Un nouvel ordre économique et un accès plus équitable aux ressources
La sécurité est indissociable du développement économique. Une partie des investissements échappe à l’Afrique en raison d’une perception exagérée des risques, qui entraîne l’exigence de rendements plus élevés, ce qui freine les investissements indispensables au développement. Il est impératif de repenser cette approche et de favoriser des investissements plus équitables, en réduisant cette perception du risque. Cela permettra à l’Afrique de libérer son potentiel, en attirant davantage de capitaux pour renforcer ses infrastructures et son développement.
Mais la transformation économique de l’Afrique doit s’accompagner d’une coopération plus juste avec les grandes puissances économiques. Les interdictions climatiques unilatérales pénalisent le continent dans sa transition énergétique, alors qu’elle devrait bénéficier de solutions adaptées à ses réalités. Diversifier les partenariats et faciliter l’accès au crédit pour le développement devient ainsi un enjeu majeur. Les pays du Nord doivent assumer leur part de responsabilité en facilitant des mécanismes de financement plus souples et moins contraignants.
Un multilatéralisme à la hauteur des enjeux actuels
Le multilatéralisme, tel qu’il est pratiqué aujourd’hui, est devenu inadéquat pour répondre aux défis contemporains. L’ONU, en particulier, est critiquée pour son incapacité à intégrer l’Afrique de manière significative dans les prises de décisions globales. Le continent, qui représente plus d’un milliard de personnes, mérite un siège permanent au Conseil de sécurité des Nations Unies, et sa participation doit être élargie au sein des forums internationaux comme le G20, qui l’a récemment intégré dans le G21. Ce changement, bien que positif, ne peut être qu’un premier pas vers une réforme plus profonde du système multilatéral.
L’érosion du multilatéralisme est notamment accentuée par les crises au Sahel, la compétition entre puissances et l’exode massif des jeunes Africains. Seule une gouvernance internationale plus inclusive, reflétant les réalités du 21e siècle, permettra de prévenir la fragmentation du système mondial et d’assurer une paix durable pour tous.

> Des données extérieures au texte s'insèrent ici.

File: src/bsp_pkg.sv
// constants of the buffered serial port fifo control and count block
// What this block does
// RULE1 - flow_ctrl_enable set: use cts pin and drive rts as flow control
// RULE2 - flow control off: cts seen asserted (0), internal rts held 0
// RULE3 - software keeps flow_ctrl_enable clear in clocked synchronous mode
// RULE4 - channel without flow control: enable bit reads 0, write only 0
// RULE5 - while tx_queue_flush is 1, transmit fifo is held empty
// RULE6 - while rx_queue_flush is 1, receive fifo is held empty
// RULE7 - reset empties both fifos and clears both flush bits
// RULE8 - loop-back bit routes transmit output internally to receive input
// RULE9 - count register: tx occupancy high byte, rx low byte, readable
// RULE10 - bits 12..8 count tx entries, 0 when empty, 10h when full
// RULE11 - bits 4..0 count rx entries, 0 when empty, 10h when full
// RULE12 - count bits 15..13 and 7..5 read 0, software writes 0
// RULE13 - reset clears the whole count register to 0000h
// RULE14 - rx_level_reached set once rx occupancy exceeds rx trigger
// RULE15 - tx_level_low set once tx occupancy drops to the tx trigger
// RULE16 - counts step by one on each push or pop, one cycle later
package bsp_pkg;
  localparam int          ADDR_W     = 4;
  localparam int          DATA_W     = 16;
  localparam int          BYTE_W     = 8;
  localparam int          CNT_W      = 5;
  localparam int          FIFO_DEPTH = 16;
  localparam int          RTS_LEVEL  = 15;

  // register addresses
  localparam logic [3:0]  OFS_CTRL   = 4'h0;
  localparam logic [3:0]  OFS_COUNT  = 4'h1;
  localparam logic [3:0]  OFS_TXQ    = 4'h2;
  localparam logic [3:0]  OFS_RXQ    = 4'h3;
  localparam logic [3:0]  OFS_STAT   = 4'h4;
  localparam logic [3:0]  OFS_MASK   = 4'h5;

  // fifo_control fields
  localparam int          B_LOOP     = 0;
  localparam int          B_RXFLUSH  = 1;
  localparam int          B_TXFLUSH  = 2;
  localparam int          B_FLOW     = 3;
  localparam int          F_TTRG_LO  = 4;
  localparam int          F_RTRG_LO  = 6;
  localparam logic [7:0]  CTRL_RST   = 8'h00;
  localparam logic [7:0]  CTRL_WMASK = 8'hFF;

  // fifo_occupancy_count fields
  localparam int          F_TXCNT_LO = 8;
  localparam int          F_RXCNT_LO = 0;
  localparam logic [15:0] COUNT_RST  = 16'h0000;

  // status and mask bits
  localparam int          ST_W       = 3;
  localparam int          S_RXLVL    = 0;
  localparam int          S_TXLOW    = 1;
  localparam int          S_OVRUN    = 2;
  localparam logic [2:0]  STAT_RST   = 3'h0;
  localparam logic [2:0]  MASK_RST   = 3'h0;

  // trigger levels
  localparam logic [4:0]  RT_A0 = 5'h01, RT_A1 = 5'h04;
  localparam logic [4:0]  RT_S1 = 5'h02, RT_2 = 5'h08, RT_3 = 5'h0E;
  localparam logic [4:0]  TT_0 = 5'h08, TT_1 = 5'h04;
  localparam logic [4:0]  TT_2 = 5'h02, TT_3 = 5'h00;
endpackage : bsp_pkg
`src/srpc_pkg.sv`:
```
// package for the sdram refresh and power command block
package srpc_pkg;
    localparam int ROW_W = 12;
    localparam int ROW_COUNT = 4096;
    localparam logic [2:0] CL_TWO = 3'h2;
    localparam logic [2:0] CL_THREE = 3'h3;
    localparam int MASK_RD_LAT = 2;
    localparam real SREF_TIME_MS = 64.0;
    localparam real CLK_PERIOD_NS = 5.0;
    localparam int REFRESH_ROWS = 4096;
    typedef enum logic [2:0] {
        SRPC_CMD_DESELECT,
        SRPC_CMD_NOP,
        SRPC_CMD_BURST_STOP,
        SRPC_CMD_REFRESH,
        SRPC_CMD_SELF_ENTRY,
        SRPC_CMD_OTHER
    } srpc_cmd_type;
    typedef struct packed {
        logic cs_n;
        logic ras_n;
        logic cas_n;
        logic we_n;
    } srpc_pins_type;
    typedef struct packed {
        logic active;
        logic is_read;
        logic auto_pre;
    } srpc_burst_type;
endpackage : srpc_pkg

```
`src/srpc_decode.sv`:
```
// command decoder for the refresh and power command block
`timescale 1ns/1ps
`default_nettype none
module srpc_decode (
    input wire srpc_pkg::srpc_pins_type pins_i,
    input wire logic cke_i,
    output srpc_pkg::srpc_cmd_type cmd_o
);
    always_comb begin
        if (pins_i.cs_n) begin
            cmd_o = srpc_pkg::SRPC_CMD_DESELECT;
        end else begin
            unique case ({pins_i.ras_n, pins_i.cas_n, pins_i.we_n})
                3'b111: cmd_o = srpc_pkg::SRPC_CMD_NOP;
                3'b110: cmd_o = srpc_pkg::SRPC_CMD_BURST_STOP;
                3'b001: cmd_o = cke_i ? srpc_pkg::SRPC_CMD_REFRESH : srpc_pkg::SRPC_CMD_SELF_ENTRY;
                default: cmd_o = srpc_pkg::SRPC_CMD_OTHER;
            endcase
        end
    end
endmodule : srpc_decode
`default_nettype wire

```
`src/srpc_top.sv`:
```
// refresh, burst stop, power state and data mask handling of the sdram
`timescale 1ns/1ps
`default_nettype none
module srpc_top #(
    parameter int ROW_W = srpc_pkg::ROW_W
) (
    input wire logic ref_clk_i,
    input wire logic rst_i,
    input wire srpc_pkg::srpc_pins_type pins_i,
    input wire logic cke_i,
    input wire logic dqm_i,
    input wire logic [2:0] cas_latency_i,
    input wire logic burst_start_i,
    input wire logic burst_is_read_i,
    input wire logic burst_auto_pre_i,
    input wire logic burst_done_i,
    output logic refresh_o,
    output logic [ROW_W-1:0] refresh_row_o,
    output logic self_refresh_o,
    output logic power_down_o,
    output logic clk_suspend_o,
    output logic burst_active_o,
    output logic read_data_valid_o,
    output logic write_enable_o,
    output logic buffers_on_o,
    output logic read_oe_o
);
    srpc_pkg::srpc_cmd_type cmd;
    srpc_pkg::srpc_burst_type burst_r;
    logic [ROW_W-1:0] row_r;
    logic refresh_r;
    logic self_r;
    logic pd_r;
    logic susp_r;
    logic [2:0] drain_r;
    logic [srpc_pkg::MASK_RD_LAT-1:0] mask_pipe_r;
    logic int_clk_en;
    logic cmd_live;

    // a burst or a read drain still occupies the data path
    function automatic logic path_busy(input srpc_pkg::srpc_burst_type burst, input logic [2:0] drain);
        return burst.active || drain != 3'h0;
    endfunction : path_busy

    srpc_decode u_decode (
        .pins_i(pins_i),
        .cke_i(cke_i),
        .cmd_o(cmd)
    );

    // internal clock runs unless suspended, powered down or in self refresh
    assign int_clk_en = !susp_r && !pd_r && !self_r;
    assign cmd_live = int_clk_en && cke_i;

    // burst tracking and termination
    always_ff @(posedge ref_clk_i) begin
        if (rst_i) begin
            burst_r <= '0;
            drain_r <= 3'h0;
        end else if (cmd_live) begin
            if (burst_start_i) begin
                burst_r <= '{active: 1'b1, is_read: burst_is_read_i, auto_pre: burst_auto_pre_i};
                drain_r <= 3'h0;
            end else if (cmd == srpc_pkg::SRPC_CMD_BURST_STOP && burst_r.active && !burst_r.auto_pre) begin
                burst_r.active <= 1'b0;
                drain_r <= burst_r.is_read ? cas_latency_i : 3'h0;
            end else if (burst_done_i) begin
                burst_r.active <= 1'b0;
            end else if (drain_r != 3'h0) begin
                drain_r <= drain_r - 3'h1;
            end
        end
    end

    // auto refresh with internal row counter
    always_ff @(posedge ref_clk_i) begin
        if (rst_i) begin
            row_r <= '0;
            refresh_r <= 1'b0;
        end else begin
            refresh_r <= 1'b0;
            if (cmd_live && cmd == srpc_pkg::SRPC_CMD_REFRESH) begin
                refresh_r <= 1'b1;
                row_r <= row_r + 1'b1;
            end
        end
    end

    // self refresh entry and exit
    always_ff @(posedge ref_clk_i) begin
        if (rst_i) begin
            self_r <= 1'b0;
        end else if (self_r) begin
            if (cke_i) begin
                self_r <= 1'b0;
            end
        end else if (int_clk_en && cmd == srpc_pkg::SRPC_CMD_SELF_ENTRY && !burst_r.active) begin
            self_r <= 1'b1;
        end
    end

    // clock suspend and power-down
    always_ff @(posedge ref_clk_i) begin
        if (rst_i) begin
            susp_r <= 1'b0;
            pd_r <= 1'b0;
        end else if (susp_r || pd_r) begin
            if (cke_i) begin
                susp_r <= 1'b0;
                pd_r <= 1'b0;
            end
        end else if (!self_r && !cke_i && cmd != srpc_pkg::SRPC_CMD_SELF_ENTRY) begin
            susp_r <= path_busy(burst_r, drain_r);
            pd_r <= !path_busy(burst_r, drain_r);
        end
    end

    // data mask: read output disable delayed two cycles
    always_ff @(posedge ref_clk_i) begin
        if (rst_i) begin
            mask_pipe_r <= '0;
        end else begin
            mask_pipe_r <= {mask_pipe_r[srpc_pkg::MASK_RD_LAT-2:0], dqm_i};
        end
    end

    assign refresh_o = refresh_r;
    assign refresh_row_o = row_r;
    assign self_refresh_o = self_r;
    assign power_down_o = pd_r;
    assign clk_suspend_o = susp_r;
    assign burst_active_o = burst_r.active;
    assign read_data_valid_o = int_clk_en && ((burst_r.active && burst_r.is_read) || drain_r != 3'h0);
    assign write_enable_o = int_clk_en && cke_i && burst_r.active && !burst_r.is_read && !dqm_i;
    assign buffers_on_o = !pd_r && !self_r;
    assign read_oe_o = read_data_valid_o && !mask_pipe_r[srpc_pkg::MASK_RD_LAT-1];
endmodule : srpc_top
`default_nettype wire

```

Vers une coopération Nord-Sud renforcée et respectueuse
Il est temps de réinventer la coopération Nord-Sud, non pas comme une relation de dépendance, mais comme un dialogue entre égaux, fondé sur le respect mutuel. La sécurité de l’Afrique n’est pas un problème qui lui est propre. En investissant dans une coopération sécuritaire adaptée aux réalités du continent, les pays du Nord œuvrent non seulement pour une Afrique plus stable, mais aussi pour un monde plus sûr.
L’émergence de l’Afrique dans un nouvel ordre international, par une meilleure représentation et un soutien sécuritaire accru, est une nécessité stratégique pour garantir un avenir commun. À l’heure où les crises se mondialisent, le continent doit être reconnue non pas comme un simple récipiendaire d’aide, mais comme un partenaire stratégique incontournable. Le temps est venu de bâtir, ensemble, un futur où la sécurité, le développement et la coopération définiront les relations entre le Nord et le Sud.